===== config.mk =====
export PLATFORM = sky130hd
export DESIGN_NAME = tpmb_flags_top
export DESIGN_NICKNAME = d
export VERILOG_FILES = /design/src/rtl/tpmb_pkg.sv /design/src/rtl/tpmb_host_dec.sv /design/src/rtl/tpmb_peer_dec.sv /design/src/rtl/tpmb_flag_bank.sv /design/src/rtl/tpmb_flags_top.sv
export SDC_FILE = /design/constraint.sdc
export NUM_CORES = 1
export LEC_CHECK = 0
export CELL_PAD_IN_SITES_DETAIL_PLACEMENT = 0
export CELL_PAD_IN_SITES_GLOBAL_PLACEMENT = 1
export CORE_ASPECT_RATIO = 1.25
export CORE_UTILIZATION = 11
export DETAILED_ROUTE_END_ITERATION = 10
export PLACE_DENSITY_LB_ADDON = 0.1
export SLEW_MARGIN = 15
export SYNTH_ARGS = -nofsm -noshare
export SYNTH_HDL_FRONTEND = slang
export SYNTH_SLANG_ARGS = --single-unit

===== constraint.sdc =====
create_clock -name clk -period 0.8 [get_ports clk]
set_input_delay 0.08 -clock clk [delete_from_list [all_inputs] [get_ports clk]]
set_output_delay 0.08 -clock clk [all_outputs]
set_load 0.02 [all_outputs]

Exercise — Give again, unchanged, the lines running from the top of the material above through the line that has "export DETAILED_ROUTE_END_ITERATION = 10", and nothing more.

Result of the exercise —
===== config.mk =====
export PLATFORM = sky130hd
export DESIGN_NAME = tpmb_flags_top
export DESIGN_NICKNAME = d
export VERILOG_FILES = /design/src/rtl/tpmb_pkg.sv /design/src/rtl/tpmb_host_dec.sv /design/src/rtl/tpmb_peer_dec.sv /design/src/rtl/tpmb_flag_bank.sv /design/src/rtl/tpmb_flags_top.sv
export SDC_FILE = /design/constraint.sdc
export NUM_CORES = 1
export LEC_CHECK = 0
export CELL_PAD_IN_SITES_DETAIL_PLACEMENT = 0
export CELL_PAD_IN_SITES_GLOBAL_PLACEMENT = 1
export CORE_ASPECT_RATIO = 1.25
export CORE_UTILIZATION = 11
export DETAILED_ROUTE_END_ITERATION = 10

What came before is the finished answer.